Hi! I’m new in the Bayesian / Stan world, and I’ve come across a lot the NUTS and ADVI methods for doing inference. My understanding is that you should avoid using the optimizing function if you want uncertainty intervals, and instead use one of these two. Can anyone provide any overall summary of the difference between them? Is it fair to say that ADVI is faster (but less accurate) than NUTS? Any help (and useful references) is highly appreciated!

NUTS is an MCMC method and is supposed to be precise in the limit. Meanwhile, ADVI is supposed to, given a probability model, automatically derive a variational inference algorithm for you. Variational inference is an approximation of the real posterior usually by means of assuming things like independence in otherwise joint distributions and/or replacing your distributions with simpler ones.

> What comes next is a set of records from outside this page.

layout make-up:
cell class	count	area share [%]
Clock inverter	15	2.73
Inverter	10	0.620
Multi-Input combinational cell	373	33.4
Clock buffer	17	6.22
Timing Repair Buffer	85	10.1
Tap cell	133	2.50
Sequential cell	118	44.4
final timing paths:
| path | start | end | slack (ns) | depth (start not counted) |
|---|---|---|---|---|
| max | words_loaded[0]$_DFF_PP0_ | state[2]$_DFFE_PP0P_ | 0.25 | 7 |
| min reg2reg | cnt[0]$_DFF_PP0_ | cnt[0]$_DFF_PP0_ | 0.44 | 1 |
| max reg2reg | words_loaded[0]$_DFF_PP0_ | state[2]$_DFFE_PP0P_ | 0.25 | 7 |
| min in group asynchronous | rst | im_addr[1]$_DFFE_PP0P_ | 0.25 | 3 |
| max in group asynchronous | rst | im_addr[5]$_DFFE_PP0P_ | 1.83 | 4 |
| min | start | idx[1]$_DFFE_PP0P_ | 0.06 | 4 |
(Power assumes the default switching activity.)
## config.mk

```make
export PLATFORM = sky130hd
export DESIGN_NAME = issue_queue_flat
export DESIGN_NICKNAME = d
export VERILOG_FILES = /design/src/rtl/rv32i_types.sv /design/src/rtl/issue_queue_if.sv /design/src/rtl/issue_scoreboard.sv /design/src/rtl/issue_queue.sv /design/src/flat_wrapper.sv
export SDC_FILE = /design/constraint.sdc
export NUM_CORES = 1
export LEC_CHECK = 0
export BUFFER_PORTS_ARGS = -buffer_cell sky130_fd_sc_hd__buf_2
export CAP_MARGIN = 20
export CORE_MARGIN = 3
export CORE_UTILIZATION = 25
export CTS_CLUSTER_DIAMETER = 100
export DETAILED_ROUTE_END_ITERATION = 12
export GPL_ROUTABILITY_DRIVEN = 1
export GPL_TIMING_DRIVEN = 0
export HOLD_SLACK_MARGIN = 0.05
export PLACE_DENSITY_LB_ADDON = 0.2
export SYNTH_ARGS = -nofsm -noshare
export SYNTH_HDL_FRONTEND = slang
export SYNTH_SLANG_ARGS = --single-unit
```

## constraint.sdc

```tcl
create_clock -name clk -period 4.45 [get_ports clk]
set_input_delay 0 -clock clk [delete_from_list [all_inputs] [get_ports clk]]
set_output_delay 0 -clock clk [all_outputs]
set_load 0.01 [all_outputs]
```
[config.mk]
export PLATFORM = sky130hd
export DESIGN_NAME = gcu_ready_dispatcher
export DESIGN_NICKNAME = d
export VERILOG_FILES = /design/src/rtl/gcu_pkg.sv /design/src/rtl/gcu_rr_arbiter.sv /design/src/rtl/gcu_ready_dispatcher.sv
export SDC_FILE = /design/constraint.sdc
export NUM_CORES = 1
export LEC_CHECK = 0
export CELL_PAD_IN_SITES_DETAIL_PLACEMENT = 2
export CELL_PAD_IN_SITES_GLOBAL_PLACEMENT = 2
export CORE_ASPECT_RATIO = 0.75
export CORE_MARGIN = 5
export CORE_UTILIZATION = 39
export DETAILED_ROUTE_END_ITERATION = 6
export GPL_ROUTABILITY_DRIVEN = 0
export PLACE_DENSITY = 0.95
export SKIP_LAST_GASP = 1
export SLEW_MARGIN = 20
export SYNTH_ARGS = -nofsm -noshare
export SYNTH_HDL_FRONTEND = slang
export SYNTH_SLANG_ARGS = --single-unit
[constraint.sdc]
create_clock -name clk -period 11.1 [get_ports clk]
set_input_delay 1.665 -clock clk [delete_from_list [all_inputs] [get_ports clk]]
set_output_delay 1.665 -clock clk [all_outputs]
set_load 0.03 [all_outputs]
[src/rtl/gcu_pkg.sv]
// Shared types for the GCU ready dispatcher: node/count widths, request kind, stage payload.
package gcu_pkg;

  localparam int GCU_NODE_ID_W   = 16;
  localparam int GCU_CHILD_CNT_W = 16;

  typedef logic [GCU_NODE_ID_W-1:0]   node_id_t;
  typedef logic [GCU_CHILD_CNT_W-1:0] child_cnt_t;

  typedef enum logic {
    REQ_INIT    = 1'b0,
    REQ_SCATTER = 1'b1
  } req_kind_e;

  typedef struct packed {
    logic       valid;
    req_kind_e  kind;
    node_id_t   node_id;
    node_id_t   child_id;
    child_cnt_t count;
  } stage_t;

endpackage

[src/rtl/gcu_rr_arbiter.sv]
// One-hot round-robin arbiter with grant enable; combinational grant, pointer advances past the winner.
// No grant (and no pointer move) while en is low.
module gcu_rr_arbiter #(
  parameter  int N  = 4,
  localparam int IW = (N > 1) ? $clog2(N) : 1
) (
  input  logic          clk,
  input  logic          rst,
  input  logic [N-1:0]  req,
  input  logic          en,
  output logic [N-1:0]  gnt,
  output logic [IW-1:0] gnt_idx
);

  logic [IW-1:0] ptr;
  logic [IW:0]   probe;
  logic [IW-1:0] sel;
  logic          found;

  always_comb begin
    found   = 1'b0;
    gnt_idx = '0;
    probe   = '0;
    sel     = '0;
    for (int i = 0; i < N; i++) begin
      probe = {1'b0, ptr} + (IW+1)'(i);
      if (probe >= (IW+1)'(N)) probe = probe - (IW+1)'(N);
      sel = probe[IW-1:0];
      if (!found && req[sel]) begin
        found   = 1'b1;
        gnt_idx = sel;
      end
    end
  end

  always_comb begin
    gnt = '0;
    if (en && found) gnt[gnt_idx] = 1'b1;
  end

  always_ff @(posedge clk or posedge rst) begin
    if (rst) begin
      ptr <= '0;
    end else if (en && found) begin
      ptr <= (gnt_idx == IW'(N-1)) ? '0 : gnt_idx + 1'b1;
    end
  end

endmodule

Others have more extensive experience and are more qualified to comment but I’ve personally found ADVI to be unreliable even for relatively straightforward models; and I’ve never made it work for anything a little bit fancy. This was a problem for me in situations where I couldn’t verify whether the results were correct by other means; just because my prior is that the procedure fails so often.

IMHO, use NUTS always, and you won’t be disappointed most of the time. There’s lots of tricks and ways to make NUTS work for moderately sized data, and when that stops working you may be better of using a different method (e.g. ILTA) or coding your own problem specific sampler, variational algo, etc.

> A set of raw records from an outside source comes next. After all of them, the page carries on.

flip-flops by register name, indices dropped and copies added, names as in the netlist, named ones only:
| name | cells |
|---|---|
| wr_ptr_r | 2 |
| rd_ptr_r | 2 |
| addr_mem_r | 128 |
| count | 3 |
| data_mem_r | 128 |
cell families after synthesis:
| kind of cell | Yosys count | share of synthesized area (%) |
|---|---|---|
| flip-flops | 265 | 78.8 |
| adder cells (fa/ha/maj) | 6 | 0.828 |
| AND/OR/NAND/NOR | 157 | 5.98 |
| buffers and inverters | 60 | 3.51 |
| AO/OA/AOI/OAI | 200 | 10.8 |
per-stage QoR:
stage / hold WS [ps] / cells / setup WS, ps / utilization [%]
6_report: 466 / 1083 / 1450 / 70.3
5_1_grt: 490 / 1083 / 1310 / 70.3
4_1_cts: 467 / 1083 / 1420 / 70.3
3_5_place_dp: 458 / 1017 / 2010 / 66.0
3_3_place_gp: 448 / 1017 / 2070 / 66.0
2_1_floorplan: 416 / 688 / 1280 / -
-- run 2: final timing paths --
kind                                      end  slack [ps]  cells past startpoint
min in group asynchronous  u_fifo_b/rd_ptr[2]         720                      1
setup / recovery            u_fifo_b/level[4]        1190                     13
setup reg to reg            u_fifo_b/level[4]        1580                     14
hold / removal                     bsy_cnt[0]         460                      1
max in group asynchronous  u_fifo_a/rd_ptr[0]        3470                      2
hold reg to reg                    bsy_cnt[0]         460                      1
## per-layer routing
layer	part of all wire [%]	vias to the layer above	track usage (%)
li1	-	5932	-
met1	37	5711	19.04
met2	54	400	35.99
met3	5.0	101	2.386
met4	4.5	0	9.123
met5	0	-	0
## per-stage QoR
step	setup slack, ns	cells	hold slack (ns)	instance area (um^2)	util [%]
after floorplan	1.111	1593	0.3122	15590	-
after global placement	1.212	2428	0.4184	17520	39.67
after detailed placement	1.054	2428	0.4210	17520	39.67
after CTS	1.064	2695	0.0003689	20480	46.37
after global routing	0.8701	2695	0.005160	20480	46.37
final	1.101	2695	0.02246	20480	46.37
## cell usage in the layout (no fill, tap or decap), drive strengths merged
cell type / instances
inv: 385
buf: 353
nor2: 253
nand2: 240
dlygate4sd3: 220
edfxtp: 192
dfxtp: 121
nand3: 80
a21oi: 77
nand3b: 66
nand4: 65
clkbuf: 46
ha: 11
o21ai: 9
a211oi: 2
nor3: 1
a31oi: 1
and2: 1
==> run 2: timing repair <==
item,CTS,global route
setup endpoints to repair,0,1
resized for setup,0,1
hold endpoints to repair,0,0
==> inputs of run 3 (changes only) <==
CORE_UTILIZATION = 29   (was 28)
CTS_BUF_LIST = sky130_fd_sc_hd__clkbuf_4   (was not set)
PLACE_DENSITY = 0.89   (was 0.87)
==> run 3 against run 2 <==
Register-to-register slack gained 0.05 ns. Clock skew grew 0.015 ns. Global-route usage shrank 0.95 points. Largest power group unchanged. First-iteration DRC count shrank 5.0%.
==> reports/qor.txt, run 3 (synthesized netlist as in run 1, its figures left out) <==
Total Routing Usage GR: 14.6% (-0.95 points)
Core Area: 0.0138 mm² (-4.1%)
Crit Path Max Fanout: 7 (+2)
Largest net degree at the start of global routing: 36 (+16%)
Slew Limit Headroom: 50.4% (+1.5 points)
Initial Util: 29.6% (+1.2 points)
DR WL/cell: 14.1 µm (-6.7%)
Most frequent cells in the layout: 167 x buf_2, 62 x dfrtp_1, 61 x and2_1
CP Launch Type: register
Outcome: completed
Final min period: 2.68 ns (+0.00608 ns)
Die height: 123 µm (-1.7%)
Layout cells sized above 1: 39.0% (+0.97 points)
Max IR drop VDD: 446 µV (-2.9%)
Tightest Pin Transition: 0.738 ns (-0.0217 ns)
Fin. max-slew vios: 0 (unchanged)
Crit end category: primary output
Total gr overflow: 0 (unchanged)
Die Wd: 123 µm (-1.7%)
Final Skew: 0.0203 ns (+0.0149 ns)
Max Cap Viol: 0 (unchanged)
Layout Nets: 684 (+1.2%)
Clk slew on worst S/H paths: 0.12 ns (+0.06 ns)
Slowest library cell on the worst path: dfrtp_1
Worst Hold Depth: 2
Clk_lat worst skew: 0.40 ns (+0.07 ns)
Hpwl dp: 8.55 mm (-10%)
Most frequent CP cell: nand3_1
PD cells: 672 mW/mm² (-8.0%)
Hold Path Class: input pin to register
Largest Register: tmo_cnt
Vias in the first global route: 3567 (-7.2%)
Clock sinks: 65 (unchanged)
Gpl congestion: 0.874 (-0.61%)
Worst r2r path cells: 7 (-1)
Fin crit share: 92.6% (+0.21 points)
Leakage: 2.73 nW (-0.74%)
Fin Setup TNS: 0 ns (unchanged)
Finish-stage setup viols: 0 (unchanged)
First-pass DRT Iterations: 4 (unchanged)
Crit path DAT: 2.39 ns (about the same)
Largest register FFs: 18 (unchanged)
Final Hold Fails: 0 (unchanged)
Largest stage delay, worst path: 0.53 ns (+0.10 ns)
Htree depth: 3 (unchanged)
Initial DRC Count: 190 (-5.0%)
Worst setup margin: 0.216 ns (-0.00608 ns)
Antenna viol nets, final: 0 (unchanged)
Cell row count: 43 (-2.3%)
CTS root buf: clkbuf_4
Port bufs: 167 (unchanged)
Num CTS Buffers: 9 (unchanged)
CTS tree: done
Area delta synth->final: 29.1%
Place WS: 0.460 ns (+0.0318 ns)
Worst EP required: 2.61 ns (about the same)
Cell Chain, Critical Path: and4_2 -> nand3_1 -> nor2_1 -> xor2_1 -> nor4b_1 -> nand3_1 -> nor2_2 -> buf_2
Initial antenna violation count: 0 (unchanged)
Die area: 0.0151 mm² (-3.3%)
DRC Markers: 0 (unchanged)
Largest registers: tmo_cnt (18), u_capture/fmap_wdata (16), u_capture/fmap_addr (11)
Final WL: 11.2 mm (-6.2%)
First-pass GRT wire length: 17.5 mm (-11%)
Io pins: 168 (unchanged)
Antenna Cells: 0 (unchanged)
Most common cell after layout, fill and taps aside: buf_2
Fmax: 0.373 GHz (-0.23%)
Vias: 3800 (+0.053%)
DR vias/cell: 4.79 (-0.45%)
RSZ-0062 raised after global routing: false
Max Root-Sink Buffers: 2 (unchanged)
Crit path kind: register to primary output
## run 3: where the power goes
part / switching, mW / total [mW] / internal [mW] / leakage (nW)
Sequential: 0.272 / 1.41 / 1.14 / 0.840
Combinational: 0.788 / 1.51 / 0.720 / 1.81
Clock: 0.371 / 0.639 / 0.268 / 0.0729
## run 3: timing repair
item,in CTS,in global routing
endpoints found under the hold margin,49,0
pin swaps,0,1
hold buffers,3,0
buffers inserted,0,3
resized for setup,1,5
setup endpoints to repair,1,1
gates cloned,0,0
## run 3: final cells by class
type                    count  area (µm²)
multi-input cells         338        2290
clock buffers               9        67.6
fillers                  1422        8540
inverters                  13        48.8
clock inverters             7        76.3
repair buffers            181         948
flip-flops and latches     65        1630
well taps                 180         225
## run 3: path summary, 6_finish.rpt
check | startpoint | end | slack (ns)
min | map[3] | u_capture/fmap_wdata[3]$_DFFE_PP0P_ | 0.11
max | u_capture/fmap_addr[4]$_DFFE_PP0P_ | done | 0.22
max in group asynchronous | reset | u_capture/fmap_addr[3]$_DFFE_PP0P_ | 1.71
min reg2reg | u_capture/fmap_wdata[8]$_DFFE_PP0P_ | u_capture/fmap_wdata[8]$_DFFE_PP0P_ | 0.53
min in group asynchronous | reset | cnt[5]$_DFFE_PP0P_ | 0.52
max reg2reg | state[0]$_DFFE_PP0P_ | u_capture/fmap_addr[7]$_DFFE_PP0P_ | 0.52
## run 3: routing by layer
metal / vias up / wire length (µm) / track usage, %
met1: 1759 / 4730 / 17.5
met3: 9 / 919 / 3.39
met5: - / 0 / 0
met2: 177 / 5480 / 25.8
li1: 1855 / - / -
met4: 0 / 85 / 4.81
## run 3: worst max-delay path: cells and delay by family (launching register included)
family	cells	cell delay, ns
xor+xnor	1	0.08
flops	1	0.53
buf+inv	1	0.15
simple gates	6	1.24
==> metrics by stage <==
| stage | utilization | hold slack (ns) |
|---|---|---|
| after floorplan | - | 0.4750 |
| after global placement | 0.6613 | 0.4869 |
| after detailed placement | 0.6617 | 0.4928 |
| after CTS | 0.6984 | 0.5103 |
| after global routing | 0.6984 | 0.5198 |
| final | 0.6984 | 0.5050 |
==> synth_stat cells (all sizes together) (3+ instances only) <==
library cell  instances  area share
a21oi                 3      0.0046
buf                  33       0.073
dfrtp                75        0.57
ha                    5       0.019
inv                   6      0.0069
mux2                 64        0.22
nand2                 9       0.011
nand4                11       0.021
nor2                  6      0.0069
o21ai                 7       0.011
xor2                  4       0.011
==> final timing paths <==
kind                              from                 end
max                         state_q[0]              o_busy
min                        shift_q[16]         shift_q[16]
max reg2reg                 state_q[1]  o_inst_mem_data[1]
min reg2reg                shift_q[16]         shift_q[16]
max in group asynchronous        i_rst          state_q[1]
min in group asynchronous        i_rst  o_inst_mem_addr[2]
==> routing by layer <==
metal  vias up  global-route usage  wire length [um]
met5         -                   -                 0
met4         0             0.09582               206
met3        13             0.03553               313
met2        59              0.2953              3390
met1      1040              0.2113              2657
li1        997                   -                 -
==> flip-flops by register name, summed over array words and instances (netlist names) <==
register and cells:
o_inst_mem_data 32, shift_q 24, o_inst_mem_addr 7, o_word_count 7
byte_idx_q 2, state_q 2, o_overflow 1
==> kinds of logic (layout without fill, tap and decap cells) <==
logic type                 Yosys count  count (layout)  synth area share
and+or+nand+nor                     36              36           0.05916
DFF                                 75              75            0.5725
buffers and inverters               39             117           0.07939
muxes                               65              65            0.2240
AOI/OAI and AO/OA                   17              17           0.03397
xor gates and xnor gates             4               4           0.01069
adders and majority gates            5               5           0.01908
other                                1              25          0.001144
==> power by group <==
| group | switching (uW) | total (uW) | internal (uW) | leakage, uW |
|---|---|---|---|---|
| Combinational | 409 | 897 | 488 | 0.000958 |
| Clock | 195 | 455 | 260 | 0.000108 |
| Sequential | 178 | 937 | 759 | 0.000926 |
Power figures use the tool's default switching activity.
File: config.mk
export PLATFORM = sky130hd
export DESIGN_NAME = hp_to_int_seq
export DESIGN_NICKNAME = d
export VERILOG_FILES = /design/src/rtl/hp_to_int_seq.sv
export SDC_FILE = /design/constraint.sdc
export NUM_CORES = 1
export LEC_CHECK = 0
export CELL_PAD_IN_SITES_DETAIL_PLACEMENT = 0
export CELL_PAD_IN_SITES_GLOBAL_PLACEMENT = 1
export CORE_ASPECT_RATIO = 1.2
export CORE_MARGIN = 3
export CORE_UTILIZATION = 41
export DETAILED_ROUTE_END_ITERATION = 8
export HOLD_SLACK_MARGIN = 0.03
export PLACE_DENSITY = 0.91
export RECOVER_POWER = 50
export SYNTH_ARGS = -nofsm -noshare
export SYNTH_HDL_FRONTEND = slang
export SYNTH_SLANG_ARGS = --single-unit
File: constraint.sdc
create_clock -name clk -period 2.1 [get_ports clk]
set_input_delay 0.315 -clock clk [delete_from_list [all_inputs] [get_ports clk]]
set_output_delay 0.315 -clock clk [all_outputs]
set_load 0.05 [all_outputs]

Stan is pretty awesome for a broad class of problems. And even for quite big data it’s at least a great way to work out what you’re trying to do in principal.


I have a preprint that shows an example of Variational Bayes providing consistent results with HMC

So, sometime is worth it, especially if you build 3rd party software and execution time is an expensive currency


Kucukelbir et al 2015 (the ADVI paper) illustrates a swath of working models doing all sorts of things which utilise ADVI. That’s great and obviously these models exist. Trouble is that no-one is publishing models that don’t work :-) and I think these may be in abundance. If you can independently verify that your ADVI solution is working on a variety of data by some other method and ADVI as an implementation provides you with other benefits relevant to your problem; then sounds like you have a winner. But if you want a method you can more or less trust out of the box; it’s NUTS. IMHO.


See https://betanalpha.github.io/assets/case_studies/probabilistic_computation.html for a discussion of probabilistic computation and the conceptual differences between Variational Bayes (of which ADVI is an example) and Markov chain Monte Carlo (of which dynamics HMC is an example – keep in mind that Stan no longer uses the NUTS algorithm but rather an improved dynamic HMC algorithm).